• **Task to carry out**
Starting at the line containing "gates | 1 | 0.16 |" and ending at the line containing "Timing Repair Buffer: 10 / 75.07 / 9.132", print every line of the material below exactly, both ends included, and stop there.

Start of Data shown

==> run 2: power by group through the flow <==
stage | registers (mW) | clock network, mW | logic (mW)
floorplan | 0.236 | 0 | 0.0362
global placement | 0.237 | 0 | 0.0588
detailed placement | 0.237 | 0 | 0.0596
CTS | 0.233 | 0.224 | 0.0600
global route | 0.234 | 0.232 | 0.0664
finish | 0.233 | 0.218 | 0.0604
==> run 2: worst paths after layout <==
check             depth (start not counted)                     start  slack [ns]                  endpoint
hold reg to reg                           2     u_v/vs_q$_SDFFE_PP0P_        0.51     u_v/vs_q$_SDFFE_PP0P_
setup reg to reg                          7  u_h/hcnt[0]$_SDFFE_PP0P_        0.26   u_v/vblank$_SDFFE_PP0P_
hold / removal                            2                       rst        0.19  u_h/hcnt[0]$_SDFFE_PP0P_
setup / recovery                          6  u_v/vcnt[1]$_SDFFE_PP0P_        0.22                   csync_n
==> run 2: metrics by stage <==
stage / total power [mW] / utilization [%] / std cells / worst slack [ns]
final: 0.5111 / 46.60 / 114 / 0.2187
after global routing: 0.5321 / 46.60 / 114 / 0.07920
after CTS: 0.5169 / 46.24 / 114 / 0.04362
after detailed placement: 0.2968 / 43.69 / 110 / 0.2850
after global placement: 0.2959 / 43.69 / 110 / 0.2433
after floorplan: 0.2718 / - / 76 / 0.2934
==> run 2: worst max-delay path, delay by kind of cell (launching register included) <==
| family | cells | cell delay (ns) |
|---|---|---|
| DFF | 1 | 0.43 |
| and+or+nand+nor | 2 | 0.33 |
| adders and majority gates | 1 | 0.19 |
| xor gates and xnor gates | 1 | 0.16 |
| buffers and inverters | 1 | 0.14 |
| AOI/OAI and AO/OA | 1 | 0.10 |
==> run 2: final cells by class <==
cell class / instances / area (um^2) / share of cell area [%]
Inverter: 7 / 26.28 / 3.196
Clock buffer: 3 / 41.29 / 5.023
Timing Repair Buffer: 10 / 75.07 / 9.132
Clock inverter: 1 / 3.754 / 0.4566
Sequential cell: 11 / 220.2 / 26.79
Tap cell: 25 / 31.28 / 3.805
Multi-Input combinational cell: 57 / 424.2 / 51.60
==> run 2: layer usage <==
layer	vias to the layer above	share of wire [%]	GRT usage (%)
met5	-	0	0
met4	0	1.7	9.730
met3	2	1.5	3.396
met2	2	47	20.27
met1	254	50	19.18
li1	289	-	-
**src/rtl/a429f_pkg.sv**
```systemverilog
`timescale 1ns/1ps
// Shared constants and the per-channel control field type.
// Assumes word bit 1 is data[0]; the label is data[7:0], SDI is data[9:8].
package a429f_pkg;
    localparam int WORD_W     = 32;
    localparam int LBL_W      = 8;
    localparam int SDI_LO_BIT = 8;   // word bit 9
    localparam int SDI_HI_BIT = 9;   // word bit 10
    localparam int CFG_MODE   = 0;   // label table access mode
    localparam int CFG_LOOP   = 1;   // loopback select
    localparam int CFG_CH_BASE = 2;
    localparam int CFG_CH_W    = 5;

    // Per-channel control, LSB first: slow, lbl_en, sdi_en, sdi9, sdi10
    typedef struct packed {
        logic sdi10;
        logic sdi9;
        logic sdi_en;
        logic lbl_en;
        logic slow;
    } ch_cfg_t;
endpackage

```
**src/rtl/a429_rate_gen.sv**
```systemverilog
`timescale 1ns/1ps
// Bit clock enable for one receive channel: a one-clock tick every
// DIV_FAST clocks, or every DIV_SLOW clocks when 'slow' is set.
// Assumes DIV_FAST >= 2 and DIV_SLOW >= DIV_FAST.
module a429_rate_gen #(
    parameter int DIV_FAST = 10,
    parameter int DIV_SLOW = 80
) (
    input  logic clk,
    input  logic rst_n,
    input  logic slow,
    output logic tick
);
    localparam int CNT_W = $clog2(DIV_SLOW);
    localparam logic [CNT_W-1:0] LAST_FAST = CNT_W'(DIV_FAST - 1);
    localparam logic [CNT_W-1:0] LAST_SLOW = CNT_W'(DIV_SLOW - 1);

    logic [CNT_W-1:0] cnt;
    logic [CNT_W-1:0] last;

    // Pick the terminal count for the selected rate.
    always_comb last = slow ? LAST_SLOW : LAST_FAST;

    // Count clocks and emit a tick at the terminal count.
    always_ff @(posedge clk) begin
        if (!rst_n) begin
            cnt  <= '0;
            tick <= 1'b0;
        end else if (cnt >= last) begin
            cnt  <= '0;
            tick <= 1'b1;
        end else begin
            cnt  <= cnt + 1'b1;
            tick <= 1'b0;
        end
    end


    tick_gap_chk: assert property (@(posedge clk) disable iff (!rst_n)
        tick |=> !tick);

    cnt_range_chk: assert property (@(posedge clk) disable iff (!rst_n)
        cnt <= LAST_SLOW);
endmodule

```
**src/rtl/a429_label_cam.sv**
```systemverilog
`timescale 1ns/1ps
// Label table of one channel: DEPTH entries compared in parallel with the
// incoming label; loaded and read back in sequence while 'mode' is set.
// Assumes strobes are one clock wide; pointers rest at entry 0 outside mode.
module a429_label_cam #(
    parameter int DEPTH = 16,
    parameter int LW    = 8
) (
    input  logic          clk,
    input  logic          rst_n,
    input  logic          mode,
    input  logic          wr,
    input  logic          rd,
    input  logic [LW-1:0] wdata,
    input  logic [LW-1:0] lbl_in,
    output logic          hit,
    output logic [LW-1:0] rdata
);
    localparam int PTR_W = (DEPTH > 1) ? $clog2(DEPTH) : 1;
    localparam logic [PTR_W-1:0] LAST = PTR_W'(DEPTH - 1);

    logic [LW-1:0]    mem [DEPTH];
    logic [PTR_W-1:0] wptr;
    logic [PTR_W-1:0] rptr;

    // Write entries in sequence while in table-access mode.
    always_ff @(posedge clk) begin
        if (!rst_n) begin
            for (int i = 0; i < DEPTH; i++) mem[i] <= '0;
            wptr <= '0;
        end else if (!mode) begin
            wptr <= '0;
        end else if (wr) begin
            mem[wptr] <= wdata;
            wptr <= (wptr == LAST) ? '0 : wptr + 1'b1;
        end
    end

    // Read entries in sequence while in table-access mode.
    always_ff @(posedge clk) begin
        if (!rst_n) begin
            rptr  <= '0;
            rdata <= '0;
        end else if (!mode) begin
            rptr <= '0;
        end else if (rd) begin
            rdata <= mem[rptr];
            rptr  <= (rptr == LAST) ? '0 : rptr + 1'b1;
        end
    end

    // Compare the incoming label with every entry at once.
    always_comb begin
        hit = 1'b0;
        for (int i = 0; i < DEPTH; i++) hit = hit | (mem[i] == lbl_in);
    end


    wptr_wrap_chk: assert property (@(posedge clk) disable iff (!rst_n)
        (mode && wr && wptr == LAST) |=> wptr == '0);

    rd_idle_chk: assert property (@(posedge clk) disable iff (!rst_n)
        !(mode && rd) |=> $stable(rdata));
endmodule

```
**src/rtl/a429_word_check.sv**
```systemverilog
`timescale 1ns/1ps
// Acceptance decision for one channel: SDI compare and label table hit,
// each bypassable; an accepted word gives a one-clock FIFO write.
// Assumes lbl_hit is the table result for word_data's label this clock.
module a429_word_check
    import a429f_pkg::*;
(
    input  logic              clk,
    input  logic              rst_n,
    input  ch_cfg_t           cfg,
    input  logic              lbl_hit,
    input  logic              word_vld,
    input  logic [WORD_W-1:0] word_data,
    output logic              fifo_we,
    output logic [WORD_W-1:0] fifo_wdata
);
    logic sdi_ok;
    logic lbl_ok;

    // SDI check: both bits must match when enabled.
    always_comb sdi_ok = !cfg.sdi_en ||
        ((word_data[SDI_LO_BIT] == cfg.sdi9) && (word_data[SDI_HI_BIT] == cfg.sdi10));

    // Label check: a table hit is needed when enabled.
    always_comb lbl_ok = !cfg.lbl_en || lbl_hit;

    // Register the decision and the word.
    always_ff @(posedge clk) begin
        if (!rst_n) begin
            fifo_we    <= 1'b0;
            fifo_wdata <= '0;
        end else begin
            fifo_we <= word_vld && sdi_ok && lbl_ok;
            if (word_vld) fifo_wdata <= word_data;
        end
    end


    accept_src_chk: assert property (@(posedge clk) disable iff (!rst_n)
        fifo_we |-> $past(word_vld));

    data_pass_chk: assert property (@(posedge clk) disable iff (!rst_n)
        fifo_we |-> fifo_wdata == $past(word_data));

    sdi_match_chk: assert property (@(posedge clk) disable iff (!rst_n)
        (fifo_we && $past(cfg.sdi_en)) |->
            fifo_wdata[SDI_HI_BIT:SDI_LO_BIT] == {$past(cfg.sdi10), $past(cfg.sdi9)});

    label_hit_chk: assert property (@(posedge clk) disable iff (!rst_n)
        (fifo_we && $past(cfg.lbl_en)) |-> $past(lbl_hit));
endmodule

```
**src/rtl/a429_rx_filter.sv**
```systemverilog
`timescale 1ns/1ps
// ARINC 429 receive word filter for NCH channels: control word, loopback
// select, bit clock enables, per-channel label tables and acceptance.
// Assumes one complete word per word_vld pulse from each deserializer.
module a429_rx_filter
    import a429f_pkg::*;
#(
    parameter int NCH      = 2,
    parameter int DEPTH    = 16,
    parameter int DIV_FAST = 10,
    parameter int DIV_SLOW = 80,
    localparam int CTRL_W  = CFG_CH_BASE + CFG_CH_W * NCH
) (
    input  logic                  clk,
    input  logic                  rst_n,
    input  logic                  cfg_we,
    input  logic [CTRL_W-1:0]     cfg_wdata,
    input  logic [NCH-1:0]        lbl_wr,
    input  logic [NCH-1:0]        lbl_rd,
    input  logic [LBL_W-1:0]      lbl_wdata,
    output logic [NCH*LBL_W-1:0]  lbl_rdata,
    input  logic [NCH-1:0]        line_hi,
    input  logic [NCH-1:0]        line_lo,
    input  logic                  tx_hi,
    input  logic                  tx_lo,
    output logic [NCH-1:0]        ser_hi,
    output logic [NCH-1:0]        ser_lo,
    output logic [NCH-1:0]        bit_tick,
    input  logic [NCH-1:0]        word_vld,
    input  logic [NCH*WORD_W-1:0] word_data,
    output logic [NCH-1:0]        fifo_we,
    output logic [NCH*WORD_W-1:0] fifo_wdata
);
    logic [CTRL_W-1:0] ctrl_q;

    // Hold the control word.
    always_ff @(posedge clk) begin
        if (!rst_n)      ctrl_q <= '0;
        else if (cfg_we) ctrl_q <= cfg_wdata;
    end

    for (genvar c = 0; c < NCH; c++) begin : g_ch
        ch_cfg_t           cc;
        logic              hit;
        logic [WORD_W-1:0] w;

        // Slice this channel's fields and word.
        assign cc = ch_cfg_t'(ctrl_q[CFG_CH_BASE + c*CFG_CH_W +: CFG_CH_W]);
        assign w  = word_data[c*WORD_W +: WORD_W];

        // Route transmitter outputs to the receiver in loopback.
        assign ser_hi[c] = ctrl_q[CFG_LOOP] ? tx_hi : line_hi[c];
        assign ser_lo[c] = ctrl_q[CFG_LOOP] ? tx_lo : line_lo[c];

        a429_rate_gen #(.DIV_FAST(DIV_FAST), .DIV_SLOW(DIV_SLOW)) u_rate (
            .clk   (clk),
            .rst_n (rst_n),
            .slow  (cc.slow),
            .tick  (bit_tick[c])
        );

        a429_label_cam #(.DEPTH(DEPTH), .LW(LBL_W)) u_cam (
            .clk    (clk),
            .rst_n  (rst_n),
            .mode   (ctrl_q[CFG_MODE]),
            .wr     (lbl_wr[c]),
            .rd     (lbl_rd[c]),
            .wdata  (lbl_wdata),
            .lbl_in (w[LBL_W-1:0]),
            .hit    (hit),
            .rdata  (lbl_rdata[c*LBL_W +: LBL_W])
        );

        a429_word_check u_chk (
            .clk        (clk),
            .rst_n      (rst_n),
            .cfg        (cc),
            .lbl_hit    (hit),
            .word_vld   (word_vld[c]),
            .word_data  (w),
            .fifo_we    (fifo_we[c]),
            .fifo_wdata (fifo_wdata[c*WORD_W +: WORD_W])
        );
    end


    reset_quiet_chk: assert property (@(posedge clk)
        !rst_n |=> (fifo_we == '0) && (bit_tick == '0));
endmodule

```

End of Data shown

• **Worked solution**
| xor gates and xnor gates | 1 | 0.16 |
| buffers and inverters | 1 | 0.14 |
| AOI/OAI and AO/OA | 1 | 0.10 |
==> run 2: final cells by class <==
cell class / instances / area (um^2) / share of cell area [%]
Inverter: 7 / 26.28 / 3.196
Clock buffer: 3 / 41.29 / 5.023
Timing Repair Buffer: 10 / 75.07 / 9.132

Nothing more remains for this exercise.